1931 film by Mort Blumenstock

Morals for Women (known in the UK as Farewell Party and in re-release as Big City Interlude) is a 1931 American pre-Code film produced and released by Tiffany Pictures, often considered a low budget studio. The film stars Bessie Love and Conway Tearle. It is preserved at the Library of Congress, has been released on DVD, and is in the public domain. It was originally rejected by the British Board of Film Censors, but was later passed with cuts for an A certificate.

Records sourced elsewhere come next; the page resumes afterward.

$ cat /design/flow/config.mk
export PLATFORM = sky130hd
export DESIGN_NAME = Ip_controller
export DESIGN_NICKNAME = Ip_controller
export VERILOG_FILES = /design/flow/design.v
export SDC_FILE = /design/flow/constraint.sdc
export NUM_CORES = 4
export LEC_CHECK = 1
export CORE_UTILIZATION = 40
$ cat /design/flow/design.v
`timescale 1ns / 1ps
module Counter #(parameter N = 10)
					 (input clk, rst, en, 
					  output reg[31:0] result,
					  output co);
	always@(posedge clk , posedge rst) begin
		if(rst)
			result <= 0;
		else if(en) begin
			if(result == N - 1)
				result <= 0;
			else
				result <= result + 1;
		end
	end
	assign co = (result == N - 1) ? 1'b1 : 1'b0;
endmodule
`timescale 1ns / 1ps
module Ip_controller #(parameter N = 10)
							(input clk, rst, start,
							 output reg ready, ld_Acc, rst_Acc,
							 output[31:0] input_sel);
	parameter IDLE = 2'b00, RSTS = 2'b01 , CALC = 2'b10;
	reg[1:0] next_state, cur_state;
	reg counter_rst, counter_en;
	wire co;
	Counter #(N) controller_counter (
		 .clk(clk), 
		 .rst(counter_rst), 
		 .en(counter_en), 
		 .result(input_sel), 
		 .co(co)
		 );
	always @(cur_state, start, co) begin
		next_state = 2'b00;
		case(cur_state)
			IDLE: next_state = (start) ? RSTS : IDLE;
			RSTS: next_state = CALC;
			CALC: next_state = (co) ? IDLE : CALC;
			default : next_state = IDLE;
		endcase
	end
	always@(posedge clk, posedge rst) begin
		if(rst)
			cur_state <= IDLE;
		else
			cur_state <= next_state;
	end
	always@(cur_state) begin
		{ready, counter_rst, counter_en, ld_Acc, rst_Acc} = 5'b0;
		case(cur_state)
			IDLE : ready = 1'b1;
			RSTS : {counter_rst, rst_Acc} = 2'b11;
			CALC : {counter_en, ld_Acc} = 2'b11;
		endcase
	end
endmodule
$ cat /design/flow/constraint.sdc
current_design Ip_controller

set clk_period 1.4
set clk_io_pct 0.2

create_clock -name clk0 -period $clk_period [get_ports {clk}]

set non_clock_inputs [all_inputs -no_clocks]
set_input_delay [expr $clk_period * $clk_io_pct] -clock clk0 $non_clock_inputs
set_output_delay [expr $clk_period * $clk_io_pct] -clock clk0 [all_outputs]
$ cat /design/flow/run.sh
#!/bin/bash
# OpenROAD 26Q1-2900-gdf79404cd8, Yosys 0.63+post, stock flow scripts
make -C /OpenROAD-flow-scripts/flow DESIGN_CONFIG=/design/flow/config.mk WORK_HOME=/design/flow/orfs finish
==> run_summary.xml <==
<?xml version="1.0" encoding="UTF-8"?>
<metrics>
  <group name="finish">
    <metric name="area_growth_syn_to_layout" unit="%">98.8</metric>
    <metric name="final_cells" unit="">357</metric>
    <metric name="final_layout_top_logic_cell" unit="">sky130_fd_sc_hd__buf_4</metric>
    <metric name="fillCellCount" unit="">190</metric>
    <metric name="final_cell_mix" unit="">sky130_fd_sc_hd__buf_4 (61), sky130_fd_sc_hd__buf_6 (41), sky130_fd_sc_hd__dfrtp_1 (32), sky130_fd_sc_hd__dlygate4sd2_1 (21), sky130_fd_sc_hd__xor2_1 (15)</metric>
    <metric name="final_layout_size_suffix_gt1_share" unit="%">51.5</metric>
    <metric name="final_design_area_no_fill" unit="um2">3490</metric>
  </group>
  <group name="setup_path">
    <metric name="critPathMaxFanout" unit="">4</metric>
    <metric name="timing.critical_path.from_type" unit="">register</metric>
    <metric name="worstSetupPathType" unit="">reg -&gt; reg</metric>
    <metric name="crit_required" unit="ns">1.61</metric>
    <metric name="worstSetupEndpointType" unit="">register</metric>
    <metric name="critical_path_arrival" unit="ns">1.88</metric>
  </group>
  <group name="detailed_routing">
    <metric name="dr_total_vias" unit="">1891</metric>
    <metric name="drt-vias-per-instance" unit="">5.30</metric>
    <metric name="route.antenna.diode_count" unit="">0</metric>
    <metric name="drt.antenna.violating_nets" unit="">0</metric>
    <metric name="routed_wire_length_per_instance" unit="um">17.2</metric>
    <metric name="initialDrtViolationCount" unit="">110</metric>
    <metric name="remaining_drcs" unit="">0</metric>
    <metric name="wl" unit="um">6140</metric>
    <metric name="drtPass1Iterations" unit="">4</metric>
  </group>
  <group name="sta">
    <metric name="timing.max_slew.rel_slack" unit="%">74.0</metric>
    <metric name="report.final.setup_viol" unit="">30</metric>
    <metric name="layout_min_cycle_time" unit="ns">1.67</metric>
    <metric name="final.setup.worst_slack" unit="ns">-0.271</metric>
    <metric name="unrepaired_setup_endpoints_after_global_routing" unit="">yes</metric>
    <metric name="worst_slew_pin_slew" unit="ns">0.387</metric>
    <metric name="final-hold-violation-count" unit="">0</metric>
    <metric name="fmaxAchievable" unit="MHz">599</metric>
    <metric name="slew_viol_final" unit="">0</metric>
    <metric name="finalClockSkew" unit="ns">0.00381</metric>
    <metric name="final_min_period_over_clock_period" unit="%">119</metric>
  </group>
  <group name="die">
    <metric name="area_of_the_chip" unit="um2">4660</metric>
    <metric name="floorplan.core_util" unit="%">42.7</metric>
    <metric name="floorplan.core_area" unit="um2">4120</metric>
    <metric name="die-height" unit="um">68.2</metric>
    <metric name="die_width" unit="um">68.2</metric>
    <metric name="floorplan.io_pins" unit="">38</metric>
    <metric name="rows" unit="">23</metric>
  </group>
  <group name="synthesis">
    <metric name="yosys.cell_types.count" unit="">31</metric>
    <metric name="synthesized_area" unit="um2">1760</metric>
    <metric name="yosys.stat.chipArea" unit="um2">1760</metric>
    <metric name="synth-seq-area-share" unit="%">50.0</metric>
    <metric name="synth_flop_count" unit="">35</metric>
    <metric name="syn-instance-count" unit="">165</metric>
    <metric name="syn_area_per_cell" unit="um2">10.6</metric>
    <metric name="ys_cells" unit="">165</metric>
    <metric name="ys.warnings.count" unit="">2</metric>
  </group>
  <group name="pwr">
    <metric name="netSwitchingFraction" unit="%">19.0</metric>
    <metric name="power.combinational.fraction" unit="%">0.4</metric>
    <metric name="power_density" unit="nW/um2">519</metric>
    <metric name="switchingPower" unit="W">0.000344</metric>
    <metric name="power.static_leakage" unit="nW">2.09</metric>
    <metric name="cell_internal_pwr" unit="W">0.00147</metric>
    <metric name="vdd_ir_drop_max" unit="V">0.000571</metric>
    <metric name="seqPwrFrac" unit="%">55.9</metric>
    <metric name="power.share.clock" unit="%">43.7</metric>
  </group>
  <group name="global_route">
    <metric name="grt_pass1_wl" unit="um">8680</metric>
    <metric name="vias_in_the_first_global_route" unit="">1811</metric>
    <metric name="grt_most_used_layer" unit="">met1</metric>
    <metric name="largest_net_degree_at_the_start_of_global_routing" unit="">20</metric>
    <metric name="grt_use_met2" unit="%">39.7</metric>
    <metric name="grtUsageTotal" unit="%">26.3</metric>
    <metric name="grt_overflow_total" unit="">0</metric>
    <metric name="number_of_antenna_violations_at_the_first_check_in_global_routing" unit="">0</metric>
    <metric name="global_route.usage.met1" unit="%">40.3</metric>
    <metric name="global_route.usage.met3" unit="%">6.93</metric>
  </group>
  <group name="placed_design">
    <metric name="placedCellCount" unit="">302</metric>
    <metric name="routabilityCongestion" unit="">0.885</metric>
    <metric name="detailed_placement_hpwl" unit="um">3280</metric>
    <metric name="dpl_cell_area" unit="um2">2650</metric>
    <metric name="portBuffers" unit="">37</metric>
  </group>
  <group name="clocking">
    <metric name="num_clock_sinks" unit="">35</metric>
    <metric name="cts_hold_repair.buffers" unit="">0</metric>
    <metric name="cts_buffer_depth" unit="">2</metric>
    <metric name="tritoncts" unit="">built</metric>
    <metric name="cts_root_buffer" unit="">sky130_fd_sc_hd__clkbuf_8</metric>
    <metric name="htreeDepth" unit="">2</metric>
    <metric name="clk-insertion-delay-late" unit="ns">0.28</metric>
    <metric name="cts_inserted_buffers" unit="">5</metric>
    <metric name="clk_transition_reported_paths" unit="ns">0.07</metric>
  </group>
  <group name="run_status">
    <metric name="failed_checks" unit="">negative setup slack</metric>
    <metric name="outcome" unit="">complete, but fails checks</metric>
  </group>
  <group name="job">
    <metric name="stage_log_warnings" unit="">29</metric>
    <metric name="drv.max_cap_violation_count" unit="">0</metric>
  </group>
  <group name="worst_hold_path">
    <metric name="hold_path_class" unit="">in -&gt; async</metric>
  </group>
</metrics>
-- routing by layer --
| metal | vias up | part of all wire, % |
|---|---|---|
| met1 | 945 | 46 |
| li1 | 874 | - |
| met5 | - | 0 |
| met3 | 8 | 5.2 |
| met2 | 64 | 49 |
| met4 | 0 | 0.73 |
-- cell families (layout without fill, tap and decap cells) --
family,after synthesis,count (layout),synth area share (%)
muxes,1,1,0.570
and+or+nand+nor,81,81,27.8
DFF,35,35,50.0
AOI/OAI and AO/OA,5,5,1.71
adders and majority gates,2,2,1.43
xor gates and xnor gates,29,29,14.5
buffers and inverters,12,154,4.06
-- synth_stat cells, drive strengths merged --
master / count / area, um2
nand4: 16 / 121
nor2: 9 / 33.8
dfrtp: 34 / 851
buf: 4 / 41.3
and3: 3 / 18.8
nor4b: 2 / 17.5
mux2i: 1 / 10.0
or4: 2 / 18.8
dfstp: 1 / 26.3
inv: 6 / 22.5
xnor2: 14 / 123
ha: 2 / 25.0
o21ai: 2 / 10.0
nor4: 12 / 100
o22ai: 1 / 6.26
nand3: 12 / 60.1
xor2: 15 / 131
and4: 1 / 8.76
nand2b: 1 / 6.26
or2: 2 / 12.5
clkbuf: 2 / 7.51
nor3: 7 / 35.0
nand2: 13 / 48.8
and2: 1 / 6.26
a21oi: 1 / 5.00
a22o: 1 / 8.76
-- final timing paths --
check / startpoint / cells after the start / end / slack, ns
max: controller_counter.result[15] / 4 / controller_counter.result[29] / -0.27
min: rst / 2 / cur_state[2] / 0.16
max reg2reg: controller_counter.result[15] / 4 / controller_counter.result[29] / -0.27
min reg2reg: cur_state[2] / 2 / controller_counter.result[0] / 0.35
max in group asynchronous: cur_state[2] / 2 / controller_counter.result[10] / 0.80
min in group clk0: cur_state[2] / 2 / cur_state[1] / 0.50
-- final cells by class --
type                       count  area (um2)  share of cell area [%]
clock buffer                   8         100                    2.87
multi-input combinational    118        1130                    32.5
sequential                    35         880                    25.2
inverter                       6        22.5                   0.645
tap                           50        62.6                    1.79
timing repair buffer         140        1290                    37.0
-- state kept, by name, summed over array words and instances (netlist names) --
register	count
cur_state	3
controller_counter.result	32
-- timing repair --
| action | in CTS | in global routing |
|---|---|---|
| pin swaps | 15 | 31 |
| buffers inserted | 36 | 12 |
| gates resized | 71 | 60 |
| endpoints found under the setup margin | 62 | 44 |
| gates cloned | 0 | 1 |
-- per-stage QoR --
| step | worst slack [ns] | util, % | power, W | TNS [ns] | hold slack [ns] |
|---|---|---|---|---|---|
| after floorplan | -0.231 | - | 0.00103 | -2.45 | 0.0329 |
| final | -0.271 | 84.8 | 0.00181 | -5.36 | 0.158 |
| after detailed placement | -0.227 | 64.3 | 0.00104 | -3.82 | 0.327 |
| after CTS | -0.200 | 76.8 | 0.00183 | -4.78 | 0.155 |
| after global routing | -0.337 | 84.8 | 0.00188 | -7.30 | 0.166 |
| after global placement | -0.193 | 64.3 | 0.00104 | -3.08 | 0.327 |
-- critical path, cell delays in order, from the launching register on --
cell,delay [ns]
sky130_fd_sc_hd__dfrtp_1,0.45
sky130_fd_sc_hd__nand4_1,0.22
sky130_fd_sc_hd__or4_4,0.50
sky130_fd_sc_hd__nor4_4,0.28
sky130_fd_sc_hd__xor2_1,0.15
-- power groups by stage --
| stage | registers [W] | logic, W | clock network [W] |
|---|---|---|---|
| 4_1_cts | 0.00101 | 0.00000817 | 0.000813 |
| 5_1_grt | 0.00101 | 0.00000856 | 0.000861 |
| 6_report | 0.00101 | 0.00000802 | 0.000790 |
Power is estimated from default activity; no workload was simulated.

This film is a follow-up to Tiffany's 1925 silent Morals for Men, which also starred Conway Tearle and is also preserved at the Library of Congress.

== Plot ==
Stenographer and gold digger Helen Huston has a personal relationship with her employer Van Dyne, who has set her up in an apartment on Park Avenue. Her childhood beau visits New York and proposes to her, which prompts her to return to her hometown and seek advice from her family. News of her living situation is the talk of her hometown. In defending Helen's honor, her younger brother injures the town bully and must pay his large hospital bill. Helen returns to her New York boss to get the money. Her hometown sweetheart interrupts one of her parties to see her, and even upon learning about Helen's relationship with her boss, he wants to marry her.

== Reception ==
The film received lukewarm reviews, and the morality of the story was questioned.